= RECORDS FOR THIS EXERCISE =
`src/rtl/ifetch_ctrl.sv`:
```
// Instruction-fetch controller: owns the PC, issues single-outstanding fetch
// requests, and writes the IF/ID register with instructions or NOP bubbles.
module ifetch_ctrl #(
  parameter logic [15:0] RESET_PC  = 16'h0000,
  parameter logic [15:0] NOP_INSTR = 16'h4000
) (
  input  logic        clk,
  input  logic        rst,
  input  logic        stall,
  input  logic        redirect,
  input  logic [15:0] redirect_pc,
  output logic        imem_rd,
  output logic [15:0] imem_addr,
  input  logic        imem_done,
  input  logic [15:0] imem_rdata,
  output logic        ifid_wen,
  output logic [15:0] ifid_pc_out,
  output logic [15:0] ifid_pc_inc,
  output logic [15:0] ifid_instr,
  output logic        ifid_halt
);

  typedef enum logic [1:0] {
    S_RUN  = 2'd0,
    S_HOLD = 2'd1,
    S_HALT = 2'd2
  } state_t;

  state_t      state_q, state_d;
  logic [15:0] pc_q, pc_d;
  logic        busy_q, busy_d;
  logic        squash_q, squash_d;
  logic [15:0] buf_instr_q, buf_instr_d;
  logic [15:0] buf_pc_q, buf_pc_d;
  logic        avail;

  function automatic logic is_halt(input logic [15:0] instr);
    return (instr[15:11] == 5'b00000);
  endfunction

  // Next-state and IF/ID outputs; priority is rst > redirect > stall > done
  always_comb begin
    state_d     = state_q;
    pc_d        = pc_q;
    busy_d      = busy_q;
    squash_d    = squash_q;
    buf_instr_d = buf_instr_q;
    buf_pc_d    = buf_pc_q;
    avail       = 1'b0;
    imem_rd     = 1'b0;
    imem_addr   = pc_q;
    ifid_wen    = ~stall;
    ifid_instr  = NOP_INSTR;
    ifid_pc_out = pc_q;
    ifid_pc_inc = pc_q + 16'd2;
    ifid_halt   = 1'b0;

    if (rst) begin
      ifid_wen    = 1'b1;
      ifid_pc_out = 16'h0000;
      ifid_pc_inc = 16'h0000;
    end else if (redirect) begin
      ifid_wen    = 1'b1;
      pc_d        = redirect_pc;
      state_d     = S_RUN;
      buf_instr_d = 16'h0000;
      buf_pc_d    = 16'h0000;
      // A response still in flight must be thrown away when it lands
      if (busy_q && !imem_done) begin
        squash_d = 1'b1;
      end else begin
        busy_d   = 1'b0;
        squash_d = 1'b0;
      end
    end else begin
      case (state_q)
        S_RUN: begin
          if (!busy_q) begin
            imem_rd = 1'b1;
            avail   = imem_done;
            busy_d  = ~imem_done;
          end else begin
            avail = imem_done & ~squash_q;
            if (imem_done) begin
              busy_d   = 1'b0;
              squash_d = 1'b0;
            end else begin
              busy_d = 1'b1;
            end
          end
          if (avail) begin
            if (!stall) begin
              ifid_wen   = 1'b1;
              ifid_instr = imem_rdata;
              ifid_halt  = is_halt(imem_rdata);
              if (is_halt(imem_rdata)) begin
                state_d = S_HALT;
              end else begin
                pc_d = pc_q + 16'd2;
              end
            end else begin
              ifid_wen    = 1'b0;
              buf_instr_d = imem_rdata;
              buf_pc_d    = pc_q;
              state_d     = S_HOLD;
            end
          end else begin
            ifid_instr = NOP_INSTR;
          end
        end
        S_HOLD: begin
          ifid_instr  = buf_instr_q;
          ifid_pc_out = buf_pc_q;
          ifid_pc_inc = buf_pc_q + 16'd2;
          ifid_halt   = is_halt(buf_instr_q);
          if (!stall) begin
            if (is_halt(buf_instr_q)) begin
              state_d = S_HALT;
            end else begin
              pc_d    = pc_q + 16'd2;
              state_d = S_RUN;
            end
          end else begin
            state_d = S_HOLD;
          end
        end
        S_HALT: begin
          state_d = S_HALT;
        end
        default: begin
          state_d = S_RUN;
        end
      endcase
    end
  end

  // State registers with synchronous reset
  always_ff @(posedge clk) begin
    if (rst) begin
      state_q     <= S_RUN;
      pc_q        <= RESET_PC;
      busy_q      <= 1'b0;
      squash_q    <= 1'b0;
      buf_instr_q <= 16'h0000;
      buf_pc_q    <= 16'h0000;
    end else begin
      state_q     <= state_d;
      pc_q        <= pc_d;
      busy_q      <= busy_d;
      squash_q    <= squash_d;
      buf_instr_q <= buf_instr_d;
      buf_pc_q    <= buf_pc_d;
    end
  end

endmodule

```
`config.mk`:
```
export PLATFORM = sky130hd
export DESIGN_NAME = ifetch_ctrl
export DESIGN_NICKNAME = d
export VERILOG_FILES = /design/src/rtl/ifetch_ctrl.sv
export SDC_FILE = /design/constraint.sdc
export NUM_CORES = 1
export LEC_CHECK = 0
export CAP_MARGIN = 10
export CORE_ASPECT_RATIO = 0.7
export CORE_MARGIN = 1.5
export CORE_UTILIZATION = 25
export DETAILED_ROUTE_END_ITERATION = 12
export PLACE_DENSITY = 0.52
export REMOVE_ABC_BUFFERS = 1
export SYNTH_ARGS = -nofsm -noshare
export SYNTH_HDL_FRONTEND = slang
export SYNTH_SLANG_ARGS = --single-unit
export TNS_END_PERCENT = 50
```
`constraint.sdc`:
```
create_clock -name clk -period 2.2 [get_ports clk]
set_input_delay 0.22 -clock clk [delete_from_list [all_inputs] [get_ports clk]]
set_output_delay 0.22 -clock clk [all_outputs]
set_load 0.1 [all_outputs]
```
==> flow_metrics.py, run 1 <==
metrics = {
    "clock_tree": {
        "clk_pin_slew_ns": 0.07,
        "cts_buffer_depth": 2,
        "clkLatencyLatePin_ns": 0.30,
        "cts_buffers": 5,
        "cts-htree-levels": 2,
        "numClockSinks": 52,
        "cts-root-buf": "clkbuf_16",
        "cts_tree": "built",
    },
    "power": {
        "vdd_drop_max_uv": 244,
        "power_density_mw_per_mm2": 521,
        "p_total_mw": 3.26,
        "leakage_nw": 2.25,
    },
    "sta": {
        "hold_viol": 0,
        "relSlewSlack_pct": 61.9,
        "fmax_ghz": 0.454,
        "fin_crit_sh_pct": 100,
        "hold_ws_ns": 0.290,
        "setup_viol": 3,
        "worstMarginPinSlew_ns": 0.571,
        "rsz0062_at_grt": "yes",
        "fin_ws_ns": -0.00212,
        "slew_violations": 0,
        "clock-skew-final_ns": 0.00791,
        "period_minus_slack_ns": 2.20,
        "tns_ns": -0.00357,
    },
    "critical_path": {
        "cp.required_ns": 1.98,
        "worst_ep_arrival_time_ns": 1.98,
        "worstSetupStartpointType": "flip-flop",
        "criticalPathCategory": "reg -> out",
        "reg2reg_setup_slack_ns": 0.29,
        "path_max_fanout": 5,
        "timing.rr.end": "imem_addr[2]$_SDFFE_PP0P_",
        "reg2reg_from": "state_q[1]$_SDFFE_PP0P_",
        "r2r_cells": 5,
        "endpoint_kind": "primary output",
    },
    "placement": {
        "gp_congestion": 0.883,
        "place_inst": 842,
        "dpl_cell_area_sq_mm": 0.00569,
        "port_buffers": 103,
        "dp_slack_ns": -0.0587,
        "dpl.hpwl_mm": 11.2,
    },
    "yosys": {
        "syn_area_sq_mm": 0.00373,
        "ys.flop_type": "dfxtp_1",
        "synth_cell_types": 52,
        "syn_inst": 538,
        "synth_area_per_cell_sq_um": 6.93,
        "yosysSeqAreaShare_pct": 27.9,
        "async_reset_ff_share_pct": 0,
        "yosysWarnings": 0,
        "synth-seq-cells": 52,
        "synth-edff-count": 0,
    },
    "floorplan": {
        "rows": 37,
        "ios": 104,
        "initial_utilization_pct": 25.5,
        "fp.dieW_um": 149,
        "coreArea_sq_mm": 0.0146,
        "die_h_um": 105,
        "die_area_sq_mm": 0.0157,
    },
    "global_routing": {
        "grt_max_degree": 34,
        "grt_overflow": 0,
        "first_global_vias": 4320,
        "grt_usage_pct": 19.5,
        "grt_pass1_wl_mm": 23.8,
        "antenna_found_initial": 0,
    },
    "run_status": {
        "violations": "setup timing",
        "status": "complete, but fails checks",
    },
    "cells_and_area": {
        "layout.cells.non_filler": 860,
        "areaGrowthSynthToFinish_pct": 67.9,
        "layout-drive-gt1-share_pct": 32.3,
        "n_antenna_cell": 0,
        "layout.nets": 703,
        "design_area_sq_mm": 0.00626,
        "final_core_util_pct": 42.8,
    },
    "route": {
        "dr_total_vias": 4682,
        "wire_per_inst_um": 18.6,
        "viasPerCell": 5.44,
        "dr.pass1.iters": 5,
        "ant_nets": 0,
        "drt-initial-drc-count": 521,
        "route.detailed.drc": 0,
        "wl_mm": 16.0,
    },
    "worst_hold_path": {
        "hold_path_end": "busy_q$_SDFFE_PP0P_",
        "holdPathStages": 2,
        "hp-class": "in -> reg",
        "min_from": "rst",
    },
    "run": {
        "maxCapViolCount": 0,
    },
}
## per-layer routing
metal  track usage, %  share of wire (%)
met3             4.41                6.4
met5                0                  0
met2             28.3                 44
met4             5.87                1.9
met1             28.4                 48
## state kept, by name (all words and copies together) (netlist names)
signal       cells
imem_addr       16
buf_pc_q        16
busy_q           1
buf_instr_q     16
squash_q         1
state_q          2
## how the worst max path moves through the flow
| stage | from | endpoint | slack [ns] | depth (start not counted) |
|---|---|---|---|---|
| final | state_q[1]$_SDFFE_PP0P_ | ifid_pc_inc[15] | -0.002 | 5 |
| after global routing | state_q[0]$_SDFFE_PP0P_ | ifid_pc_inc[15] | -0.06 | 5 |
| after CTS | state_q[0]$_SDFFE_PP0P_ | ifid_pc_inc[10] | -0.0008 | 7 |
| after detailed placement | redirect | ifid_pc_inc[14] | -0.06 | 7 |
| after global placement | redirect | ifid_pc_inc[15] | -0.05 | 6 |
| after floorplan | state_q[0]$_SDFFE_PP0P_ | ifid_pc_inc[0] | -2.36 | 4 |
## worst max-delay path: stages, from the launching register on
cell and delay [ns]:
dfxtp_2 0.35, or3b_4 0.38, or3_4 0.33, or3_4 0.34, o211ai_4 0.09, buf_12 0.20
## report_power, final
group,internal (mW),switching (mW)
Sequential,0.981,0.0562
Clock,0.543,0.404
Combinational,0.423,0.855
Total,1.95,1.31
## repair_timing
| item | in CTS | in global routing |
|---|---|---|
| hold buffers | 0 | 0 |
| buffers inserted | 5 | 3 |
| pin swaps | 5 | 8 |
| cloned | 0 | 2 |
| resized for setup | 38 | 49 |
| setup endpoints to repair | 30 | 45 |
## cells in the final DEF, fill, tap and decap left out, types with 9 or more instances in the layout
master | Yosys | layout
dfxtp_1 | 52 | 40
o2111ai_1 | 11 | 11
a21oi_1 | 56 | 47
buf_4 | 1 | 82
xnor2_1 | 15 | 13
and3_1 | 12 | 11
nor2_1 | 35 | 27
dfxtp_2 | 0 | 9
clkdlybuf4s50_1 | 0 | 34
nand3_1 | 25 | 24
buf_12 | 0 | 52
nor3_1 | 23 | 20
a32oi_1 | 11 | 11
a22oi_1 | 14 | 14
nand2_1 | 113 | 111
o211ai_1 | 19 | 19
nand4_1 | 10 | 10
## cell type report
cell class,count,area [sq um]
Clock buffer,5,125
Clock inverter,3,46.3
Fill cell,1473,8370
Inverter,8,30.0
Multi-Input combinational cell,423,2700
Sequential cell,52,1060
Tap cell,195,244
Timing Repair Buffer,174,2050
## cells in the mapped netlist, types with 6 or more instances
master,n,area [sq um]
and3_1,12,75.1
xnor2_1,15,131
xor2_1,6,52.6
a32oi_1,11,96.3
nor4_1,8,50.1
a21oi_1,56,280
nand2_1,113,424
nor2_1,35,131
dfxtp_1,52,1040
o2111ai_1,11,96.3
buf_2,11,55.1
nand3_1,25,125
o211ai_1,19,143
clkbuf_1,34,128
or3_1,6,37.5
nand4_1,10,62.6
inv_1,8,30.0
nor3_1,23,115
a22oi_1,14,105
## cell families after synthesis
kind of cell    Yosys count  share of synthesized area [%]
fa+ha+maj                 2                          0.671
flops                    52                           27.9
mux                       2                          0.537
simple gates            256                           32.4
buf+inv                  63                           7.62
xor+xnor                 21                           4.93
compound gates          142                           25.9
(Power assumes the default switching activity.)
==> run 2, diff against run 1 <==
--- a/config.mk
+++ b/config.mk
@@ -10,6 +10,7 @@
 export CORE_MARGIN = 1.5
 export CORE_UTILIZATION = 25
 export DETAILED_ROUTE_END_ITERATION = 12
+export GPL_TIMING_DRIVEN = 0
 export PLACE_DENSITY = 0.52
 export REMOVE_ABC_BUFFERS = 1
 export SYNTH_ARGS = -nofsm -noshare
==> run 2 against run 1 <==
Net effect:
- the flow still finishes with violations (setup timing)
- sequential power barely moved
- combinational power down 13%
- register-to-register slack lost 0.20 ns
- sequential share of layout area up 2.4 points
- hold slack worse by 0.0081 ns
- largest cell class unchanged
- largest power group unchanged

= EXERCISE AIM =
Look through the records and copy down every line that holds "class".

= EXERCISE SOLUTION =
        "hp-class": "in -> reg",
cell class,count,area [sq um]
- largest cell class unchanged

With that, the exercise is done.